Pensé en cómo iba a pagar el siguiente alquiler. Me había bebido el dinero de Javi. No tenía trabajo ni perspectivas y mi libro había pasado por la historia editorial española sin dejar rastros. Cien mil dólares. Como un premio literario. El libro que más dinero me daría en mi vida era el que no publicaría jamás. Cien mil dólares. Un apartamento en el centro de Madrid. No pagar alquiler nunca más. Ser propietario.
– Dile que se ponga en contacto conmigo directamente -respondí-, no voy a hablar contigo.

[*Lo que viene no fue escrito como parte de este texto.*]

### design/flow/config.mk
export PLATFORM = sky130hd
export DESIGN_NAME = fifo_gen
export DESIGN_NICKNAME = fifo_gen
export VERILOG_FILES = /design/flow/design.v
export SDC_FILE = /design/flow/constraint.sdc
export NUM_CORES = 4
export LEC_CHECK = 1
export CORE_UTILIZATION = 30
### design/flow/constraint.sdc
current_design fifo_gen

set clk_period 55.4
set clk_io_pct 0.2

create_clock -name clk0 -period $clk_period [get_ports {clk_i}]

set non_clock_inputs [all_inputs -no_clocks]
set_input_delay [expr $clk_period * $clk_io_pct] -clock clk0 $non_clock_inputs
set_output_delay [expr $clk_period * $clk_io_pct] -clock clk0 [all_outputs]
<file path="design/flow/run.sh">
#!/bin/bash
# OpenROAD 26Q1-2900-gdf79404cd8, Yosys 0.63+post, stock flow scripts
make -C /OpenROAD-flow-scripts/flow DESIGN_CONFIG=/design/flow/config.mk WORK_HOME=/design/flow/orfs finish
</file>
<file path="design/flow/constraint.sdc">
current_design clock

set clk_period 2.1
set clk_io_pct 0.2

create_clock -name clk0 -period $clk_period [get_ports {clk}]

set non_clock_inputs [all_inputs -no_clocks]
set_input_delay [expr $clk_period * $clk_io_pct] -clock clk0 $non_clock_inputs
set_output_delay [expr $clk_period * $clk_io_pct] -clock clk0 [all_outputs]
</file>
<file path="design/flow/config.mk">
export PLATFORM = sky130hd
export DESIGN_NAME = clock
export DESIGN_NICKNAME = clock
export VERILOG_FILES = /design/flow/design.v
export SDC_FILE = /design/flow/constraint.sdc
export NUM_CORES = 4
export LEC_CHECK = 1
export CORE_AREA = 10 10 70 70
export DIE_AREA = 0 0 80 80
</file>
<file path="design/flow/design.v">
module clock (
    input logic clk,
    input logic reset, 
    output logic [7:0] count
);
    always_ff @(posedge clk or posedge reset) begin
        if (reset) begin
            count <= 8'b0;
        end else begin
            count <= count + 1;
        end
    end
endmodule
</file>
==> results.yml <==
# flow metrics
placement:
  dp_slack_ns: 0.738
  numPortBuffers: 9
  gp_congestion: 0.662
  post-dp-hpwl_um: 603
synthesis:
  syn_inst: 25
  yosys_cells: 25
  ys_chip_area_sq_um: 320
  synth_area_sq_um: 320
  synth_seq_share_pct: 62.5
  syn_area_per_cell_sq_um: 12.8
  synth.distinct_cells: 11
  ys_ff: 8
  ys_warn_count: 1
power_and_ir_drop:
  internal-power_uw: 221
  seq_power_share_pct: 57.4
  p_sw_share_pct: 17.8
  switchingPower_uw: 47.8
  ir_worst_vdd_uv: 401
  powerDensity_mw_per_mm2: 548
  clkPwrFrac_pct: 40.8
  p_leak_nw: 0.202
  combinationalPowerShare_pct: 1.8
  totalPowerFinal_uw: 269
drt:
  num_vias: 208
  first_pass_iters: 2
  routedWlPerCell_um: 8.41
  postRouteAntennaNets: 0
  totalWireLength_um: 698
  drt_iter0_drc: 2
  antenna_cells: 0
  drc: 0
  viasPerCell: 2.51
clocking:
  clk_path_buf_depth: 2
  cts.htree.levels: 1
  ctsResizeCount: 0
  cts.sinks: 8
  path_clk_slew_ns: 0.05
  worstSkewPairLatency_ns: 0.24
  cts_setup_buffers: 0
  clk_root_buffer_cell: "clkbuf_4"
  hold_buffers: 0
  cts_tree: "yes"
  numCtsBuffers: 3
critical_path:
  r2r_slack_ns: 1.07
  critPathKind: "flop to output port"
  cp_cell_sequence: "clkdlybuf4s50_1"
  crit_fanout: 5
  crit_path_top_delay_cell: "clkdlybuf4s50_1"
  end_kind: "output port"
  r2r_end: "count[7]"
  crit_path_max_incr_delay_ns: 0.50
  cp_top_family: "buffers and inverters"
  start_kind: "flop"
  crit_buf_inv: 1
  ff2ff_path_depth: 3
  arrival_ns: 1.18
  required_ns: 1.68
  worstReg2RegStart: "count[2]"
die:
  die-area_sq_mm: 0.00640
  ios: 10
  die_h_um: 80
  initial_utilization_pct: 9.38
  core_sq_mm: 0.00342
  die_x_um: 80
  num_rows: 21
cells_and_area:
  regMostFlops: "count"
  top_regs: "count x8"
  comb_area_sq_um: 113
  final_core_util_pct: 14.4
  largest_reg_flops: 8
  drive_above_1_share_pct: 13.5
  syn2layout_area_growth_pct: 53.1
  fillers: 398
  seq_area_sq_um: 200
sta:
  finalSetupViolCount: 0
  relSlewSlack_pct: 80.1
  rsz0062_at_grt: "no"
  drv_slew: 0
  fmax_mhz: 626
  hold_violations: 0
  period_needed_ns: 1.60
  fin_crit_sh_pct: 76.1
  holdWs_ns: 0.424
  worst_slew_pin_slew_ns: 0.298
  fin_ws_ns: 0.502
  fin_tns_setup_ns: 0
  skew_ns: 0.00229
run:
  tool_warnings: 25
  cap_violations: 0
global_route:
  gr-total-overflow: 0
  antenna_found_initial: 0
  grt_pass1_wl_um: 1240
  grt_pass1_vias: 243
  grt_max_degree: 9
  grt_use_total_pct: 2.47
status:
  status: "finished, final reports clean"
worst_hold_path:
  holdCritPathClass: "input pin to asynchronous set/reset pin"
## cell usage in the layout, fill, tap and decap left out, types with 2 or more instances in the layout
cell	Yosys	layout
clkbuf_4	0	3
nand2_1	2	2
clkdlybuf4s50_1	0	9
inv_1	2	2
xnor2_1	3	3
xor2_1	3	3
dfrtp_1	8	8
nand3_1	2	2
## cell families after synthesis
kind of cell	synth area share (%)
simple gates	14.8
flops	62.5
buf+inv	2.34
fa+ha+maj	3.91
xor+xnor	16.4
## final cells by class
| cell class | instances | share of cell area, % |
|---|---|---|
| Sequential cell | 8 | 40.8 |
| Clock buffer | 3 | 4.59 |
| Inverter | 2 | 1.53 |
| Tap cell | 46 | 11.7 |
| Multi-Input combinational cell | 15 | 23.0 |
| Timing Repair Buffer | 9 | 18.4 |
## per-layer routing
metal	GRT usage [%]	up-vias	routed length, um
met3	1.14	0	46
li1	-	106	-
met5	0	-	0
met2	4.09	7	309
met1	2.92	95	341
met4	0.352	0	0
## through the flow
step / instances / area (sq um)
finish: 83 / 490
CTS: 83 / 490
global placement: 80 / 468
detailed placement: 80 / 468
floorplan: 25 / 320
global route: 83 / 490
## worst reg2reg max path, stage by stage, from the launching register on
cell,delay [ns]
dfrtp_1,0.44
nand3_2,0.15
nor3_2,0.22
xor2_1,0.15
## worst max-delay path by stage
| stage | startpoint | end | cells past startpoint |
|---|---|---|---|
| after CTS | count[2] | count[2] | 1 |
| after global routing | count[2] | count[2] | 1 |
| final | count[2] | count[2] | 1 |
## cell usage after synthesis (all sizes together)
| cell type | n | area share (%) |
|---|---|---|
| nand2 | 2 | 2.3 |
| nor3 | 1 | 3.1 |
| nand3 | 3 | 6.3 |
| xnor2 | 3 | 8.2 |
| and3 | 1 | 2.0 |
| dfrtp | 8 | 62 |
| xor2 | 3 | 8.2 |
| ha | 1 | 3.9 |
| nor2 | 1 | 1.2 |
| inv | 2 | 2.3 |
## power by group through the flow
stage / Sequential [mW] / Combinational (mW) / Clock, mW
CTS: 0.154 / 0.00513 / 0.117
global route: 0.154 / 0.00566 / 0.130
finish: 0.154 / 0.00476 / 0.110
Power is estimated from default activity; no workload was simulated.
### constraint.sdc
current_design alu

set clk_period 1.5
set clk_io_pct 0.2

create_clock -name clk0 -period $clk_period [get_ports {clk}]

set non_clock_inputs [all_inputs -no_clocks]
set_input_delay [expr $clk_period * $clk_io_pct] -clock clk0 $non_clock_inputs
set_output_delay [expr $clk_period * $clk_io_pct] -clock clk0 [all_outputs]
### config.mk
export PLATFORM = sky130hd
export DESIGN_NAME = alu
export DESIGN_NICKNAME = alu
export VERILOG_FILES = /design/flow/design.v
export SDC_FILE = /design/flow/constraint.sdc
export NUM_CORES = 4
export LEC_CHECK = 1
export CORE_UTILIZATION = 50
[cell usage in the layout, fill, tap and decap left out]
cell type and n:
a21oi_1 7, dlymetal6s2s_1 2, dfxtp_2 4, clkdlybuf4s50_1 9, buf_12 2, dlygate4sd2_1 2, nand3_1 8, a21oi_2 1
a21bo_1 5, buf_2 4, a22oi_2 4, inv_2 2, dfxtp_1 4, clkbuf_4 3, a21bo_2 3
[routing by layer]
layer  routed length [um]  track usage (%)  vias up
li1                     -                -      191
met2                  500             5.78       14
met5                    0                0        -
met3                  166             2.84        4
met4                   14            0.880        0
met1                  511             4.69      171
$ cat run.sh
#!/bin/bash
# OpenROAD 26Q1-2900-gdf79404cd8, Yosys 0.63+post, stock flow scripts
make -C /OpenROAD-flow-scripts/flow DESIGN_CONFIG=/design/flow/config.mk WORK_HOME=/design/flow/orfs finish
$ cat config.mk
export PLATFORM = sky130hd
export DESIGN_NAME = GameBoy_Cartridge
export DESIGN_NICKNAME = GameBoy_Cartridge
export VERILOG_FILES = /design/flow/design.v
export SDC_FILE = /design/flow/constraint.sdc
export NUM_CORES = 4
export LEC_CHECK = 1
export CORE_AREA = 10 10 76 76
export DIE_AREA = 0 0 86 86
export SYNTH_HDL_FRONTEND = slang
$ cat constraint.sdc
current_design GameBoy_Cartridge

set clk_period 2.8
set clk_io_pct 0.2

create_clock -name clk0 -period $clk_period [get_ports {clk}]

set non_clock_inputs [all_inputs -no_clocks]
set_input_delay [expr $clk_period * $clk_io_pct] -clock clk0 $non_clock_inputs
set_output_delay [expr $clk_period * $clk_io_pct] -clock clk0 [all_outputs]
$ cat design.v
module GameBoy_Cartridge
(
	input logic clk,
	input logic reset,
	output logic SYNC_clk,
	output logic GB_rst,
	output logic [25:0] address,
	output logic read,
	output logic write,
	input logic [7:0] readdata,
	output logic [7:0] writedata,
	input logic waitrequest,
	input logic [25:0] hps_address,
	input logic hps_read,
	input logic hps_write,
	output logic [7:0] hps_readdata,
	input logic [7:0] hps_writedata,
	output logic hps_waitrequest,
	input logic [15:0] CART_ADDR,
	output logic [7:0] CART_DATA_in,
	input logic [7:0] CART_DATA_out,
	input logic CART_RD,
	input logic CART_WR,
	output logic [9:0] LEDR
);
logic rom_load_done;
assign LEDR = {10{rom_load_done}};
logic double_speed, double_speed_req;
always_ff @(posedge clk)
begin
	if (reset)
	begin
		rom_load_done <= 0;
		double_speed_req <= 0;
	end
	else if (hps_address[25:0] == (26'h2000000 - 1) && hps_write && !hps_waitrequest) rom_load_done <= hps_writedata[0];
	else if (hps_address[25:0] == (26'h2000000 - 2) && hps_write && !hps_waitrequest);
	else if (hps_address[25:0] == (26'h2000000 - 3) && hps_write && !hps_waitrequest);
	else if (hps_address[25:0] == (26'h2000000 - 4) && hps_write && !hps_waitrequest); 
	else if (hps_address[25:0] == (26'h2000000 - 5) && hps_write && !hps_waitrequest);
	else if (hps_address[25:0] == (26'h2000000 - 6) && hps_write && !hps_waitrequest) double_speed_req <= hps_writedata;
end
always_comb
begin
	address = hps_address;
	read = hps_read;
	write = hps_write;
	hps_readdata = readdata;
	writedata = hps_writedata;
	hps_waitrequest = waitrequest;
	CART_DATA_in = 8'hFF;
	if (rom_load_done)
	begin
		address = {10'b0, CART_ADDR};
		read = CART_RD;
		write = 0;
		CART_DATA_in = readdata;
	end
end
logic [5:0] clk_div;
always_ff @(posedge clk)
begin
    if (reset || !rom_load_done) 
    begin
		GB_rst <= 1;
        double_speed <= 0;
    end
    else
    begin
		if (clk_div[2] && !clk_div[3] && double_speed_req) double_speed <= double_speed;
		else if (!clk_div[2] && clk_div[3] && !double_speed_req) double_speed <= double_speed;
		else double_speed <= double_speed_req;
		if (waitrequest && ((!double_speed && clk_div[3:0] == 4'b0111) || (double_speed && clk_div[2:0] == 3'b011))) clk_div <= clk_div;
		else clk_div <= clk_div + 1;
		GB_rst <= 0;
	end
end
assign SYNC_clk = double_speed ? clk_div[2] : clk_div[3];
endmodule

Mi conciencia empezó a molestar: yo era igual a todos los que se habían aprovechado de la vida de Diana. No, era peor, porque me estaba aprovechando de su muerte. Traté de aplacar esos pensamientos repitiéndome que ella comprendería, después de todo. El libro era impublicable, no tenía salida, no había nada que hacer, eso estaba fuera de mi control. No era culpa mía que el mundo funcionase así, son leyes de mercado, oferta y demanda, yo siempre fui un liberal. Al contrario, Diana estaría contenta de que, ya que el libro no podía publicarse en ningún caso, al menos yo estafase a su hijo cobrándole por lo inevitable. Era justicia, sí. Yo estaba vengando a Diana.